Storia degli scavi
Lungo la via Aurelia sono da poco tornati alla luce i resti di un enorme complesso produttivo legato al commercio del vino con la Gallia. Nei pressi della foce del fiume Albegna, tra la sponda sinistra del fiume e l’abitato attuale di Albinia (provincia di Grosseto), da 6 anni sono portate avanti le ricerche che hanno permesso di individuare un impianto “industriale” di età romana destinato soprattutto alla cottura delle anfore. Già nel 1977 lo studioso britannico David P.S. Peacock aveva ipotizzato la presenza di alcune fornaci per anfore: una vasta chiazza circolare rossastra era stata individuata nel campo ad ovest dell’Aurelia. Numerosi frammenti fittili, continuamente sollevati dall’aratro, emergevano dal terreno. Furono svolte continue ricognizioni archeologiche ed intraprese poi operazioni di scavo.
Le fornaci
Con l’avvio delle ricerche sul campo nel 2000, sono state individuate le parti superiori di due fornaci a pianta rettangolare. Oggi risultano messe in luce ben dodici fornaci, alcune centinaia di anfore, numerosissimi frammenti fittili e quasi 2000 mq di strutture archeologiche. La datazione riguarda un periodo compreso tra gli ultimi decenni del II sec. a.C. e la seconda metà del I sec. d.C.
Un’imponente struttura in blocchi di calcare legati con la malta e rinforzata all’esterno con l’uso dei contrafforti, ingloba i resti di due batterie simmetriche di fornaci parallele. Le fornaci prevedono un corridoio centrale e sviluppo in verticale: la camera di combustione è separata da quella di cottura sovrastante per mezzo di un piano forato, dove era collocato il materiale da cuocere. L’alzato delle fornaci raggiungeva i 4 m fuori terra. La lunghezza era di circa 8 m e la larghezza di 3,5m m. La superficie utile della camera di cottura era di circa 20 mq; il piano forato poteva accogliere ben 150 anfore disposte in quattro strati sovrapposti, per un totale di circa 600 anfore infornate. Il complesso di Albinia quindi poteva raggiungere la cottura di ben 3000 anfore per volta. Considerando che la capacità di un’anfore albiniese è di circa 30 litri, il contenuto di una partita di anfore uscita dalla cottura era pari ad un volume di 900 ettolitri circa.

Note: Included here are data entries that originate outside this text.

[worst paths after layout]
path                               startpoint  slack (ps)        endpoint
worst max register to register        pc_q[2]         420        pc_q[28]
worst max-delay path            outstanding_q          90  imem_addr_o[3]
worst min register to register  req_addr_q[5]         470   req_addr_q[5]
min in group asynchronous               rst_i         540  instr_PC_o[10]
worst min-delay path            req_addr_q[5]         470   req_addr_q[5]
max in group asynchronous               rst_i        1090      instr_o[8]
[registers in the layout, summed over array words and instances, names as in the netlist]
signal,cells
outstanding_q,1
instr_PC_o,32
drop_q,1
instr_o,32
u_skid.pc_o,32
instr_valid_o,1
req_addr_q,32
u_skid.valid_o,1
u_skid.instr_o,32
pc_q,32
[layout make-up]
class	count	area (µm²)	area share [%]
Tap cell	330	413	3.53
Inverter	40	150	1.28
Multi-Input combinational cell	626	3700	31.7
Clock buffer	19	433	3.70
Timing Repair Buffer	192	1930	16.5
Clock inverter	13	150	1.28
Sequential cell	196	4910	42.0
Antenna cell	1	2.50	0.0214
[config.mk]
export PLATFORM = sky130hd
export DESIGN_NAME = regfile_wb_arbiter
export DESIGN_NICKNAME = d
export VERILOG_FILES = /design/src/rtl/regfile_wb_arbiter.sv
export SDC_FILE = /design/constraint.sdc
export NUM_CORES = 1
export LEC_CHECK = 0
export BUFFER_PORTS_ARGS = -buffer_cell sky130_fd_sc_hd__clkbuf_2
export CAP_MARGIN = 20
export CORE_MARGIN = 8
export CORE_UTILIZATION = 42
export DETAILED_ROUTE_END_ITERATION = 8
export HOLD_SLACK_MARGIN = 0.05
export PLACE_DENSITY = 0.8
export SETUP_SLACK_MARGIN = 0.2
export SLEW_MARGIN = 15
export SYNTH_ARGS = -nofsm -noshare
export SYNTH_HDL_FRONTEND = slang
export SYNTH_SLANG_ARGS = --single-unit
[constraint.sdc]
create_clock -name clk -period 2.8 [get_ports clk]
set_clock_uncertainty 0.05 [all_clocks]
set_input_delay 0.28 -clock clk [delete_from_list [all_inputs] [get_ports clk]]
set_output_delay 0.28 -clock clk [all_outputs]
set_load 0.005 [all_outputs]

Non tutto il materiale infornato usciva perfettamente e molti scarti erano utilizzati come materiale di drenaggio per rendere asciutti i terreni limitrofi. Le anfore erano poste orizzontalmente innestate le une nelle altre in file che raggiungevano anche i 30 m di lunghezza.
Sopra le quattro fornaci più antiche ne sono state costruite altre quattro con le medesime funzioni. Successivamente ne fu realizzata anche una più piccola per cuocere vasellame di piccole dimensioni.
Da zona produttiva a zona residenziale
L’intero complesso fu poi demolito e livellato. Prese piede la fabbricazione di vasellame tramite l’uso di fornaci più piccole, con camere di circa 3 mq. Un grande vano, delimitato da muri di pietra e malta, è stato rinvenuto durante l’ampliamento dello scavo verso la via Aurelia. E’ stato interpretato come un vano per la decantazione dell’argilla. Esso fu usato quando le fornaci erano ancora in attività e venne poi chiuso assieme ad esse.
Due serie di basi di pilastro quadrate, simmetriche tra loro, sono state rinvenute all’esterno del complesso delle fornaci. Il loro utilizzo è legato a strutture coperte, simili a tettoie, poste a protezione di grandi spazi aperti necessari per la modellazione delle anfore, la loro essiccazione e lo stoccaggio.
Talvolta sulle anfore o le tegole era impresso un punzone rettangolare, quadrato o ellittico, contenente segni alfabetici o simboli. La timbratura dei prodotti, quindi, ci consente di conoscere alcuni personaggi riconducibili alla produzione.